We are aware of the publication of Multiwatch’s «Blackbook Syngenta / Schwarzbuch Syngenta».

Syngenta’s ambition is to bring greater food security in an environmentally sustainable way to an increasingly populous world by creating a worldwide step-change in farm productivity. The true impact of our work around the world is evident in The Good Growth Plan. The results that we report transparently are fully audited and publicly available. NGOs, along with all other stakeholders, are invited to scrutinize and comment on the results of our progress on each of the six commitments.
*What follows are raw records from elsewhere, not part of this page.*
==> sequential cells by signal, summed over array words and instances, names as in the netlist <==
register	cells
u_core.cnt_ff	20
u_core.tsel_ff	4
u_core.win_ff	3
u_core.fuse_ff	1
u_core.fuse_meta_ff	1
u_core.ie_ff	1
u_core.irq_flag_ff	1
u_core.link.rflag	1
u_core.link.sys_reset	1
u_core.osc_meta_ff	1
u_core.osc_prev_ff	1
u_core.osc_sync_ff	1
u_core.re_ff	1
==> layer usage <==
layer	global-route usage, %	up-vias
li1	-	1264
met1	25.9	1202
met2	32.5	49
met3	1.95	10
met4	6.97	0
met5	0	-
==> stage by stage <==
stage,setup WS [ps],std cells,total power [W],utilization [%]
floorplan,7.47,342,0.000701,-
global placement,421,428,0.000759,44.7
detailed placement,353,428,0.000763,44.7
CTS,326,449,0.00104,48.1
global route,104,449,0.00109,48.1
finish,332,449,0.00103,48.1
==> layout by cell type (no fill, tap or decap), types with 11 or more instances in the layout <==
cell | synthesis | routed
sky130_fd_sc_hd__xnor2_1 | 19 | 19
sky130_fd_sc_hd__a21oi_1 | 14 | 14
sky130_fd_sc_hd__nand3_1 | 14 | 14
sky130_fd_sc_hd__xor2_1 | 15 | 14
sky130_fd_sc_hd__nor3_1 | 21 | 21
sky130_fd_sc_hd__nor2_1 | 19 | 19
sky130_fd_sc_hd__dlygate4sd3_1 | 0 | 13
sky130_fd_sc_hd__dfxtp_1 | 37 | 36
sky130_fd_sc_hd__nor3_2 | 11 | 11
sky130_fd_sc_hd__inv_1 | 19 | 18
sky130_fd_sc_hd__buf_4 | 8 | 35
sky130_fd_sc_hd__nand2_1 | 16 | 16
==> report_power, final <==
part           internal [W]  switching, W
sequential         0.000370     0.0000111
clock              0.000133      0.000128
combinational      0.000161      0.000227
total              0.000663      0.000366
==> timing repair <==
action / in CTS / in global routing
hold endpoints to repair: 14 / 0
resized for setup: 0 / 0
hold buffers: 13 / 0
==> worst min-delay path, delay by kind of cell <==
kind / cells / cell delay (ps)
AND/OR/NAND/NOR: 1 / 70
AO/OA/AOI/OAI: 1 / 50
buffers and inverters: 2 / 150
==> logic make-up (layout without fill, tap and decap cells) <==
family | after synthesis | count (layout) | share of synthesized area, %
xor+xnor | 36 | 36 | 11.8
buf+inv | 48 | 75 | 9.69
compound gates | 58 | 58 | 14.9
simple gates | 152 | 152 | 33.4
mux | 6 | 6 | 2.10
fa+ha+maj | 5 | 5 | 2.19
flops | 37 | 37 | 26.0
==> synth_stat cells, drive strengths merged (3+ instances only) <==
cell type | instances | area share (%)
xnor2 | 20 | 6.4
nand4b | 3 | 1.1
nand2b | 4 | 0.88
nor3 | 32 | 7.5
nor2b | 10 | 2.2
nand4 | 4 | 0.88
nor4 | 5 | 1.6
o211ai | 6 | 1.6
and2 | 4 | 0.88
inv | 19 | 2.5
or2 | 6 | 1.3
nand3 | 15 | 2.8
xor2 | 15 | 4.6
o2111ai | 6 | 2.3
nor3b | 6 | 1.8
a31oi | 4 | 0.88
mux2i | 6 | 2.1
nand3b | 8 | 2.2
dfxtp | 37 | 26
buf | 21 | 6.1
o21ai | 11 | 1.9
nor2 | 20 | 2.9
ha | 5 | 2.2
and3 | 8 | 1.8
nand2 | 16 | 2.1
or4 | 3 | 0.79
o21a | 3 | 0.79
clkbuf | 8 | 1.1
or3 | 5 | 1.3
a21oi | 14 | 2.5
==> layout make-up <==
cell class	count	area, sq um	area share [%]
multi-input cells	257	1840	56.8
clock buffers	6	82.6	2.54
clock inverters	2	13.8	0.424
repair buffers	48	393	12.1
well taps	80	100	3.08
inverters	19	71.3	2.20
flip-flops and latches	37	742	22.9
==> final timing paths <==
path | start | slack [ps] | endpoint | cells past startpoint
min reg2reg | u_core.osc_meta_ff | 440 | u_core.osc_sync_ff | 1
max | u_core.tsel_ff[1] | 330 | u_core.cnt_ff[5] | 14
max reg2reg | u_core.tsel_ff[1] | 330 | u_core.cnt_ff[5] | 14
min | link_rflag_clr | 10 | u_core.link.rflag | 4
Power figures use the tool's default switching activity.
We also welcome and support that any disregard of human rights is brought to public attention. We are committed to behave ethically in all our business activities and to respect the people and communities where we operate. The Syngenta Code of Conduct sets out our commitment to comply with all labor laws, national and international codes and conventions, and to uphold the principles set out in the Universal Declaration of Human Rights and the International Labor Organization’s Core Conventions.

In cases where we see any non-compliance in the way we operate we are addressing these cases rigorously. We support open and inclusive dialogue and will mitigate any issues that may occur in an international operating business. That is why we invited Multiwatch to enter into a dialogue with Syngenta, and offered them to meet at our research facilities in Stein. We are looking forward to a constructive dialogue.